> [THE TASK]
Please set the lines down again exactly, from the top of the entries through the line that contains "localparam integer AW = 6;".

☆ ☆ ☆

What follows belongs to an exercise in optimizing a design on an open flow for small area, a short achievable clock period and few clock cycles per item; a production flow would make more cautious choices. Function was checked by simulation only, so behaviour that the tests miss may differ from the original. No activity file was given, so power comes from the tool's default toggle rates.

== build 16 ==
## lzw_dec
module lzw_dec (
    input  wire        clk,
    input  wire        rst,             
    input  wire        in_valid,
    output wire        in_ready,
    input  wire [15:0] in_code,
    input  wire        in_last,         
    output wire        out_valid,
    input  wire        out_ready,
    output wire [7:0]  out_data,
    output wire        out_last,        
    output wire        out_err          
);
    localparam integer AW = 6;           
    localparam integer RN = 1 << AW;     
    localparam integer DW = AW + 3;      
    reg [8:0] dpre [0:255];
    reg [7:0] dbyt [0:255];
    reg [10:0]   ib0, ib1;
    reg [1:0]    icnt;
    reg          inr;        
    reg          wbusy;      
    reg          chk;        
    reg          hi;         
    reg          lastf;      
    reg          first;      
    reg          drain;      
    reg [8:0]    ptr;        
    reg [8:0]    cur;        
    reg [8:0]    prev;       
    reg [8:0]    pprev;      
    reg [7:0]    pfirst;     
    reg [9:0]    nxt;        
    reg          justmade;   
    reg          wdict;      
    reg [7:0]    wadr;       
    reg [8:0]    wpre;
    reg [7:0]    wbyt;
    reg [AW-1:0] wpos;       
    reg [AW:0]   wcntr;      
    reg [AW:0]   rcntr;      
    reg [8:0]    cnt;        
    reg          ovr;        
    reg          rnd;        
    reg          rfresh;     
    reg [8:0]    rem;        
    reg [8:0]    q;          
    reg          bv;         
    reg [AW-1:0] bpos;
    reg [8:0]    bsrc;       
    reg          wv;         
    reg [AW-1:0] wa;
    reg [7:0]    wde;        
    reg [7:0]    wdr;        
    reg          wds;        
  ...
Size: roughly 9900 cells after synthesis, about 33 I/O pins, about 0.20 mm2 of cells after synthesis.
Settings: LEC_CHECK=0, CAP_MARGIN=20, CORE_MARGIN=2, CORE_UTILIZATION=50, SLEW_MARGIN=20; clock period 10.0 ns.
standard.sh (not shown) runs the stock make flow with config.mk's settings and CLKGATE_MAP_FILE= SYNTH_SCRIPT=/design/flow/synth_recipe.tcl, a recipe that flattens the netlist after the stock synthesis.
==> flow/flow/run.sh <==
#!/bin/bash
set -euo pipefail
bash standard.sh SETUP_SLACK_MARGIN=6 MATCH_CELL_FOOTPRINT=0 finish > standard_flow.log 2>&1
Build 16 closes out successfully: all stages finished, all timing, DRC and antenna checks passed.
Testbench counts of build 16, summed over its fixed seeds: cycles 153,905, bytes 151,420.
Inputs modified between build 16 and build 36:
- CORE_UTILIZATION: 50 -> 55
==> flow/flow/run.sh <==
#!/bin/bash
set -euo pipefail
bash standard.sh SETUP_SLACK_MARGIN=6.5 MATCH_CELL_FOOTPRINT=0 finish > standard_flow.log 2>&1
## What came out
[compare] base=build 16 new=build 36: worst hold slack -0.011 ns; design area +1.3%; floorplan die area shrank by 9.0%; fraction of layout cells with a size suffix above 1 saw an increase; highest clock frequency the design can meet grew by 9.4%. Share of the final layout cell area in sequential cells, build 36 and build 16, lower one = build 36. Power dissipated by switching net loads: build 36 vs build 16 up about 3.8%. From build 16 to build 36 the numbers moved as follows: share of cell area taken by multi-input logic gates up 0.23 points; number of standard cells in the final layout excluding fillers down 318.
#### Input delta (build 60 over build 36)
- CORE_UTILIZATION now 40, was 55
==> flow/flow/run.sh <==
#!/bin/bash
set -euo pipefail
bash standard.sh SETUP_SLACK_MARGIN=7 MATCH_CELL_FOOTPRINT=0 finish > standard_flow.log 2>&1
Build 60 ends up with a final core area utilization that is 16 points lower than in build 36. Relative to build 36, met3 layer wire length in the routed design has increased by 2900 um in build 60. Cell type of the slowest stage on the worst timing path = sky130_fd_sc_hd__edfxtp_1: build 60; cell type of the slowest stage on the worst timing path = sky130_fd_sc_hd__mux4_2: build 36. Build 60 vs build 36 — number of CTS-inserted buffers rose 4.
Input changes introduced in build 79 (baseline for comparison: build 60):
- CORE_UTILIZATION: 40 -> 50
==> flow/flow/run.sh <==
#!/bin/bash
set -euo pipefail
bash standard.sh SETUP_SLACK_MARGIN=6.5 MATCH_CELL_FOOTPRINT=0 finish > standard_flow.log 2>&1
Findings:
Area after synthesis came out exactly the same in build 79 and build 60.
Build 79 ended up with a higher final critical-path setup slack than build 60 did.
Run comparison: build 79 launching instance or port of the critical path od[5]$_DFFE_PN_; build 60 launching instance or port of the critical path od[7]$_DFFE_PN_
Diff build 79..build 60 | area occupied by registers | negligible
Comparing the two runs side by side, build 79 comes out behind build 60 on register-to-register slack.

[separate check: timing with driven ports]
No port has a modelled driver above. Below, the same layouts with a new extraction and two added sets of constraints. Step 1 assumes that a clkbuf_16 drives the clock port and a buf_2 every other input. Step 2 times the ports against the registers' clock, not the clock port: input delays grow and output delays shrink by t, the midpoint of the rising clock arrivals with the driver on. Slacks: ideal / step 1 / step 2; pairs: ideal / step 1.
run	t, ns	slack for setup (ns)	worst hold slack (ns)	worst slew at a driven data input, ns
build 16	1.139	5.972 / 5.972 / 5.198	0.329 / 0.329 / 0.329	0.04
build 36	1.135	6.317 / 6.274 / 5.644	0.318 / 0.318 / 0.318	0.04
build 60	1.196	6.252 / 6.138 / 5.967	0.323 / 0.323 / 0.323	0.04
build 79	1.151	6.344 / 6.234 / 5.566	0.325 / 0.325 / 0.325	0.04
After both steps setup and hold are still met in every run listed. The setup slack of build 79, which loses most, moves by -0.110 ns with the drivers and by -0.778 ns with both steps.
This design comes from an exercise in tuning for a short achievable clock period and few clock cycles per item on the open sky130 flow, not from production work. The RTL of this run was laid out without a check of its function. Power figures rest on the tool's default switching activity, not on a simulated workload.

==> design/flow/config.mk <==
export PLATFORM = sky130hd
export DESIGN_NAME = lcc_core
export DESIGN_NICKNAME = lcc_core
export VERILOG_FILES = /design/flow/design.v
export SDC_FILE = /design/flow/constraint.sdc
export NUM_CORES = 4
export LEC_CHECK = 0
export CAP_MARGIN = 20
export CORE_MARGIN = 2
export CORE_UTILIZATION = 40
export SETUP_SLACK_MARGIN = 1.2
export SLEW_MARGIN = 20
==> design/flow/constraint.sdc <==
create_clock -name core_clock -period 3.2 [get_ports {clk}]
set_input_delay 0.6400 -clock core_clock [delete_from_list [all_inputs] [get_ports {clk}]]
set_output_delay 0.6400 -clock core_clock [all_outputs]
set_load 0.01 [all_outputs]
Context: an optimization exercise on an open-source flow, tuned for small area, a short achievable clock period and few clock cycles per item. The choices shown serve that exercise and are no tape-out recipe.
Function was checked by simulation only, so behaviour that the tests miss may differ from the original.
Power figures rest on the tool's default switching activity, not on a simulated workload.

[design/flow/flow/run.sh]
#!/bin/bash
# The standard layout flow (standard.sh: standard synthesis, floorplan,
# placement, CTS, routing), except for two settings:
# - the buffers put on the input and output ports are sky130_fd_sc_hd__buf_1
#   instead of the delay buffer the placer picks by default;
# - clock tree synthesis uses clkbuf_16 at the root and clkbuf_8 elsewhere,
#   and adds no dummy loads (they only pad the lightly loaded leaf buffers).
# The make output goes to standard.log; each ORFS step keeps its own log
# under orfs/logs/.
set -euo pipefail
bash standard.sh BUFFER_PORTS_ARGS="-buffer_cell sky130_fd_sc_hd__buf_1" \
    "CTS_ARGS=-sink_clustering_enable -repair_clock_nets -root_buf sky130_fd_sc_hd__clkbuf_16 -buf_list sky130_fd_sc_hd__clkbuf_8 -dont_use_dummy_load" \
    finish > standard.log 2>&1
[design/flow/standard.sh]
#!/bin/bash
# synth_recipe.tcl (not shown) runs the flow's synth.tcl, then flattens the netlist and writes it again
# the make line also repeats each setting of config.mk as NAME=value (left out here)
make -C /OpenROAD-flow-scripts/flow DESIGN_CONFIG=/design/flow/config.mk WORK_HOME=/design/flow/orfs CLKGATE_MAP_FILE= SYNTH_SCRIPT=/design/flow/synth_recipe.tcl "${@:-finish}"
[design/flow/config.mk]
export PLATFORM = sky130hd
export DESIGN_NAME = fft_peak16
export DESIGN_NICKNAME = fft_peak16
export VERILOG_FILES = /design/flow/design.v
export SDC_FILE = /design/flow/constraint.sdc
export NUM_CORES = 4
export LEC_CHECK = 0
export ABC_AREA = 1
export CAP_MARGIN = 20
export CORE_MARGIN = 2
export CORE_UTILIZATION = 60
export CTS_BUF_LIST = sky130_fd_sc_hd__clkbuf_8
export PLACE_DENSITY = 0.8
export SLEW_MARGIN = 20
[design/flow/constraint.sdc]
create_clock -name core_clock -period 70.0 [get_ports {clk}]
set_input_delay 14.0000 -clock core_clock [delete_from_list [all_inputs] [get_ports {clk}]]
set_output_delay 14.0000 -clock core_clock [all_outputs]
set_load 0.01 [all_outputs]
From an optimization exercise on the open Yosys and OpenROAD flow, aimed at small area and few clock cycles; shortcuts taken in it are not production practice.
RTL that was checked went through simulation tests only; none was proved equivalent to the original.
Only the layout flow was run in runs 4 to 7; the RTL was not checked for function there.
No activity file was given, so power comes from the tool's default toggle rates.

[flow/config.mk]
export PLATFORM = sky130hd
export DESIGN_NAME = mode_engine
export DESIGN_NICKNAME = mode_engine
export VERILOG_FILES = /design/flow/design.v
export SDC_FILE = /design/flow/constraint.sdc
export NUM_CORES = 4
export LEC_CHECK = 0
export CAP_MARGIN = 20
export CORE_AREA = 10 10 510 510
export DIE_AREA = 0 0 520 520
export SLEW_MARGIN = 20
[flow/standard.sh]
#!/bin/bash
# synth_recipe.tcl (not shown) runs the flow's synth.tcl, then flattens the netlist and writes it again
# the make line also repeats each setting of config.mk as NAME=value (left out here)
make -C /OpenROAD-flow-scripts/flow DESIGN_CONFIG=/design/flow/config.mk WORK_HOME=/design/flow/orfs CLKGATE_MAP_FILE= SYNTH_SCRIPT=/design/flow/synth_recipe.tcl "${@:-finish}"
[flow/constraint.sdc]
create_clock -name core_clock -period 10.0 [get_ports {clk}]
set_input_delay 2.0000 -clock core_clock [delete_from_list [all_inputs] [get_ports {clk}]]
set_output_delay 2.0000 -clock core_clock [all_outputs]
set_load 0.01 [all_outputs]
[flow/flow/run.sh]
#!/bin/bash
# Standard layout, with the port buffers made from the smallest buffer cell
# (buf_1) instead of the delay buffer buffer_ports picks by default.
set -euo pipefail
export BUFFER_PORTS_ARGS="-buffer_cell sky130_fd_sc_hd__buf_1"
bash standard.sh finish > standard.log 2>&1
[flow/design.v]
module mode_engine (
    input  wire         clk,
    input  wire         rst,           
    input  wire         cmd_valid,
    output wire         cmd_ready,
    input  wire [31:0]  cmd_word,
    input  wire [31:0]  len,
    input  wire [31:0]  aad_len,
    input  wire [127:0] iv,
    input  wire [127:0] tag_in,
    input  wire [7:0]   ksd,
    input  wire [7:0]   kst,
    input  wire [7:0]   ght,
    output wire         done,
    output wire [3:0]   result,
    output wire [127:0] tag_out,
    output wire         in_ready,
    input  wire         in_valid,
    input  wire [127:0] in_data,
    output wire         out_valid,
    output wire [127:0] out_data,
    output wire         bc_req,
    output wire         bc_dec,
    output wire [7:0]   bc_key,
    output wire [127:0] bc_in,
    input  wire         bc_ack,
    input  wire [127:0] bc_out,
    output wire         gh_req,
    output wire [7:0]   gh_key,
    output wire [127:0] gh_acc,
    output wire [127:0] gh_data,
    input  wire         gh_ack,
    input  wire [127:0] gh_out
);
    localparam [3:0] R_OK       = 4'h1;
    localparam [3:0] R_TAGGED   = 4'h2;
    localparam [3:0] R_VERIFIED = 4'h3;
    localparam [3:0] R_ERR_LEN  = 4'h8;
    localparam [3:0] R_ERR_AUTH = 4'h9;
    localparam [3:0] R_ERR_ILL  = 4'hA;
    localparam [2:0] S_IDLE  = 3'd0;
    localparam [2:0] S_DONE  = 3'd1;
    localparam [2:0] S_ERR   = 3'd2;    
    localparam [2:0] S_TWK   = 3'd3;    
    localparam [2:0] S_FETCH = 3'd4;    
    localparam [2:0] S_RUN   = 3'd5;    
    localparam [2:0] S_GCM   = 3'd6;
    localparam [1:0] P_AAD = 2'd0;      
    localparam [1:0] P_DAT = 2'd1;      
    localparam [1:0] P_LEN = 2'd2;      
    localparam [1:0] P_REL = 2'd3;      
    reg  [2:0]   state;
    reg  [1:0]   ph;
    reg          yp;        
    reg          fl;        
    reg          ekq;       
    reg          ekh;       
    reg          bcr;
    reg          ghr;
    reg  [28:0]  ctr;       
    reg  [3:0]   res;
    reg  [127:0] X;
    reg  [127:0] Y;
    wire       legal  = (cmd_word[31:3] == 29'h0) && (cmd_word[1:0] != 2'd0);
    wire       dir    = cmd_word[2];
    wire       is_cbc = (cmd_word[1:0] == 2'd1);
    wire       is_xts = (cmd_word[1:0] == 2'd2);
    wire       is_gcm = (cmd_word[1:0] == 2'd3);
    wire       len_nz = (len != 32'h0);
    wire       aad_nz = (aad_len != 32'h0);
    wire       lenbad = !len_nz || (len[3:0] != 4'h0);
    wire       idle   = (state == S_IDLE) || (state == S_DONE);
    wire       gcm    = (state == S_GCM);
    wire       bca    = bc_ack && bcr;
    wire       gha    = gh_ack && ghr;
    wire [31:0] L     = (gcm && ph == P_AAD) ? aad_len : len;
    wire [28:0] T     = {1'b0, L[31:4]} + ((L[3:0] != 4'h0) ? 29'd2 : 29'd1);
    wire        last  = (ctr == T);
    wire        part  = last && (L[3:0] != 4'h0);
    reg  [127:0] M;
    integer i;
    always @* begin
        for (i = 0; i < 16; i = i + 1)
            M[127 - 8*i -: 8] = (!part || (i < L[3:0])) ? 8'hff : 8'h00;
    end
    function [127:0] dbl;
        input [127:0] t;
        reg   [127:0] v;
        integer k;
        begin
            for (k = 0; k < 16; k = k + 1)
                v[8*k +: 8] = t[127 - 8*k -: 8];
            v = {v[126:0], 1'b0} ^ (v[127] ? 128'h87 : 128'h0);
            for (k = 0; k < 16; k = k + 1)
                dbl[127 - 8*k -: 8] = v[8*k +: 8];
        end
    endfunction
    wire [127:0] dblY   = dbl(Y);
    wire [127:0] lenblk = {29'h0, aad_len, 3'h0, 29'h0, len, 3'h0};
    wire         gout = gcm && (ph == P_DAT || ph == P_REL) && !ekq;
    wire [127:0] G    = {128{bca}} & (gout ? M : {128{1'b1}});
    wire [127:0] oex  = (bc_out & G) ^ Y;
    wire [127:0] tagx = gh_out ^ Y;
    wire         tag_ok = (tagx == tag_in);
    wire gin = gcm && (ph != P_LEN) && !fl && !yp && (!ghr || gha);
    wire rin = bca && ((state == S_RUN && !last) || state == S_TWK);
    assign cmd_ready = idle;
    assign done      = (state == S_DONE);
    assign result    = res;
    assign tag_out   = X;
    assign in_ready  = (state == S_FETCH) || rin || gin;
    assign out_valid = bca && ((state == S_RUN) || (gcm && yp));
    assign out_data  = oex;
    assign bc_req = bcr;
    assign bc_dec = dir && (state == S_RUN);
    assign bc_key = (state == S_TWK) ? kst : ksd;
    assign bc_in  = (X & {128{state == S_RUN}}) |
                    ({iv[127:64], iv[63:32] & {32{gcm}}, 3'h0, ctr & {29{gcm}}} &
                     {128{state == S_TWK || gcm}});
    assign gh_req  = ghr;
    assign gh_key  = ght;
    assign gh_acc  = X & {128{gcm}};
    assign gh_data = (gcm && ph == P_LEN) ? lenblk : Y;
    reg xen, xa_in, xa_gh, xz_y, xz_bc, xz_dbl;
    reg yen, ys_in, ys_o, ys_x, ys_dbl, ys_iv;
    reg fin, fin_tag;
    reg [2:0]  n_state;
    reg [1:0]  n_ph;
    reg        n_yp, n_fl, n_ekq, n_ekh, n_bcr, n_ghr;
    reg [28:0] n_ctr;
    reg [3:0]  n_res;
    wire take = in_ready && in_valid;
    always @* begin
        xen = 1'b0; xa_in = 1'b0; xa_gh = 1'b0; xz_y = 1'b0; xz_bc = 1'b0; xz_dbl = 1'b0;
        yen = 1'b0; ys_in = 1'b0; ys_o = 1'b0; ys_x = 1'b0; ys_dbl = 1'b0; ys_iv = 1'b0;
        fin = 1'b0; fin_tag = 1'b0;
        n_state = state; n_ph = ph; n_yp = yp; n_fl = fl; n_ekq = ekq; n_ekh = ekh;
        n_bcr = bcr; n_ghr = ghr; n_ctr = ctr; n_res = res;
        case (state)
        S_IDLE, S_DONE: begin
            if (cmd_valid) begin
                n_ctr = 29'd2;
                if (!legal || (!is_gcm && lenbad)) begin
                    n_state = S_ERR;
                end else if (is_cbc) begin
                    yen = 1'b1; ys_iv = 1'b1;
                    n_state = S_FETCH;
                end else if (is_xts) begin
                    n_bcr = 1'b1;
                    n_state = S_TWK;
                end else begin
                    xen = 1'b1;                      
                    n_state = S_GCM;
                    if (aad_nz) begin
                        n_ph = P_AAD;
                    end else if (len_nz) begin
                        n_ph  = P_DAT;
                        n_bcr = !dir;
                    end else begin
                        n_ph  = P_LEN;
                        n_ctr = 29'd1;
                        n_bcr = 1'b1;
                        n_ekq = 1'b1;
                        n_ghr = 1'b1;
                    end
                end
            end
        end
        S_ERR: begin
            n_res   = legal ? R_ERR_LEN : R_ERR_ILL;
            n_ctr   = 29'd0;
            n_state = S_DONE;
        end
        S_FETCH: begin
            if (in_valid) begin
                xen = 1'b1; xa_in = 1'b1; xz_y = !(is_cbc && dir);
                if (is_cbc && !dir) yen = 1'b1;      
                n_bcr   = 1'b1;
                n_state = S_RUN;
            end
        end
        S_TWK: begin
            if (bca) begin
                yen = 1'b1; ys_o = 1'b1;             
                if (in_valid) begin
                    xen = 1'b1; xa_in = 1'b1; xz_bc = 1'b1;
                    n_state = S_RUN;
                end else begin
                    n_bcr   = 1'b0;
                    n_state = S_FETCH;
                end
            end
        end
        S_RUN: begin
            if (bca) begin
                if (last) begin
                    n_res = R_OK;
                    fin   = 1'b1;
                end else begin
                    n_ctr = ctr + 29'd1;
                    if (is_cbc && !dir) begin
                        if (!in_valid) begin yen = 1'b1; ys_o = 1'b1; end
                    end else if (is_cbc) begin
                        yen = 1'b1; ys_x = 1'b1;
                    end else begin
                        yen = 1'b1; ys_dbl = 1'b1;
                    end
                    if (in_valid) begin
                        xen = 1'b1; xa_in = 1'b1;
                        xz_bc  = is_cbc && !dir;
                        xz_dbl = is_xts;
                    end else begin
                        n_bcr   = 1'b0;
                        n_state = S_FETCH;
                    end
                end
            end
        end
        S_GCM: begin
            if (take) begin
                yen = 1'b1; ys_in = 1'b1;
                if (ph == P_AAD || (ph == P_DAT && dir)) begin
                    n_ghr = 1'b1;
                    n_ctr = ctr + 29'd1;
                    if (last) begin
                        n_fl = 1'b1;
                        if (ph == P_AAD && len_nz) begin
                            n_ctr = 29'd2;
                            n_bcr = !dir;
                        end else begin
                            n_ctr = 29'd1;
                            n_bcr = 1'b1;
                            n_ekq = 1'b1;
                        end
                    end
                end else begin
                    n_yp = 1'b1;
                    if (last) n_fl = 1'b1;
                end
            end
            if (gha) begin
                if (ph == P_LEN) begin
                    if (ekh) begin
                        n_ghr = 1'b0;
                        if (!dir) begin
                            xen = 1'b1; xa_gh = 1'b1; xz_y = 1'b1;    
                            n_res = R_TAGGED;
                            fin = 1'b1; fin_tag = 1'b1;
                        end else if (!tag_ok) begin
                            n_res = R_ERR_AUTH;
                            fin = 1'b1;
                        end else if (!len_nz) begin
                            n_res = R_VERIFIED;
                            fin = 1'b1;
                        end else begin
                            xen = 1'b1;                                  
                            yen = 1'b1;
                            n_ph  = P_REL;
                            n_ctr = 29'd2;
                            n_bcr = 1'b1;
                            n_ekh = 1'b0;
                            n_fl  = 1'b0;
                        end
                    end
                end else begin
                    xen = 1'b1; xa_gh = 1'b1;
                    if (!(take && (ph == P_AAD || dir))) n_ghr = 1'b0;
                    if (fl && !yp) begin
                        n_fl = 1'b0;
                        if (ph == P_AAD && len_nz) begin
                            n_ph = P_DAT;
                        end else begin
                            n_ph  = P_LEN;
                            n_ghr = 1'b1;
                            yen   = 1'b1;                    
                        end
                    end
                end
            end
            if (bca) begin
                if (ekq) begin
                    if (ph == P_LEN) begin
                        yen = 1'b1; ys_o = 1'b1;             
                        n_ekh = 1'b1;
                        n_ekq = 1'b0;
                        n_bcr = 1'b0;
                    end
                end else if (yp) begin
                    n_yp = 1'b0;
                    if (ph == P_DAT) begin
                        yen = 1'b1; ys_o = 1'b1;             
                        n_ghr = 1'b1;
                        if (fl) begin
                            n_ctr = 29'd1;
                            n_ekq = 1'b1;
                        end else begin
                            n_ctr = ctr + 29'd1;
                        end
                    end else begin
                        if (fl) begin
                            n_res = R_VERIFIED;
                            fin   = 1'b1;
                        end else begin
                            n_ctr = ctr + 29'd1;
                        end
                    end
                end
            end
        end
        default: n_state = S_IDLE;
        endcase
        if (fin) begin
            n_state = S_DONE;
            n_ph = P_AAD; n_yp = 1'b0; n_fl = 1'b0; n_ekq = 1'b0; n_ekh = 1'b0;
            n_bcr = 1'b0; n_ghr = 1'b0; n_ctr = 29'd0;
            if (!fin_tag) begin
                xen = 1'b1; xa_in = 1'b0; xa_gh = 1'b0;
                xz_y = 1'b0; xz_bc = 1'b0; xz_dbl = 1'b0;
            end
            yen = 1'b1; ys_in = 1'b0; ys_o = 1'b0; ys_x = 1'b0; ys_dbl = 1'b0; ys_iv = 1'b0;
        end
        if (rst) begin
            n_state = S_IDLE;
            n_ph = P_AAD; n_yp = 1'b0; n_fl = 1'b0; n_ekq = 1'b0; n_ekh = 1'b0;
            n_bcr = 1'b0; n_ghr = 1'b0; n_ctr = 29'd0; n_res = 4'h0;
            xen = 1'b1; xa_in = 1'b0; xa_gh = 1'b0; xz_y = 1'b0; xz_bc = 1'b0; xz_dbl = 1'b0;
            yen = 1'b1; ys_in = 1'b0; ys_o = 1'b0; ys_x = 1'b0; ys_dbl = 1'b0; ys_iv = 1'b0;
        end
    end
    wire [127:0] xa = (in_data & {128{xa_in}}) | (gh_out & {128{xa_gh}});
    wire [127:0] xz = (Y & {128{xz_y}}) | (bc_out & {128{xz_bc}}) | (dblY & {128{xz_dbl}});
    wire [127:0] yn = (in_data & M & {128{ys_in}}) | (oex & {128{ys_o}}) |
                      (X & {128{ys_x}}) | (dblY & {128{ys_dbl}}) | (iv & {128{ys_iv}});
    always @(posedge clk) begin
        state <= n_state;
        ph    <= n_ph;
        yp    <= n_yp;
        fl    <= n_fl;
        ekq   <= n_ekq;
        ekh   <= n_ekh;
        bcr   <= n_bcr;
        ghr   <= n_ghr;
        ctr   <= n_ctr;
        res   <= n_res;
        if (xen) X <= xa ^ xz;
        if (yen) Y <= yn;
    end
endmodule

☆ ☆ ☆

> [OUTPUT]
What follows belongs to an exercise in optimizing a design on an open flow for small area, a short achievable clock period and few clock cycles per item; a production flow would make more cautious choices. Function was checked by simulation only, so behaviour that the tests miss may differ from the original. No activity file was given, so power comes from the tool's default toggle rates.

== build 16 ==
## lzw_dec
module lzw_dec (
    input  wire        clk,
    input  wire        rst,             
    input  wire        in_valid,
    output wire        in_ready,
    input  wire [15:0] in_code,
    input  wire        in_last,         
    output wire        out_valid,
    input  wire        out_ready,
    output wire [7:0]  out_data,
    output wire        out_last,        
    output wire        out_err          
);
    localparam integer AW = 6;           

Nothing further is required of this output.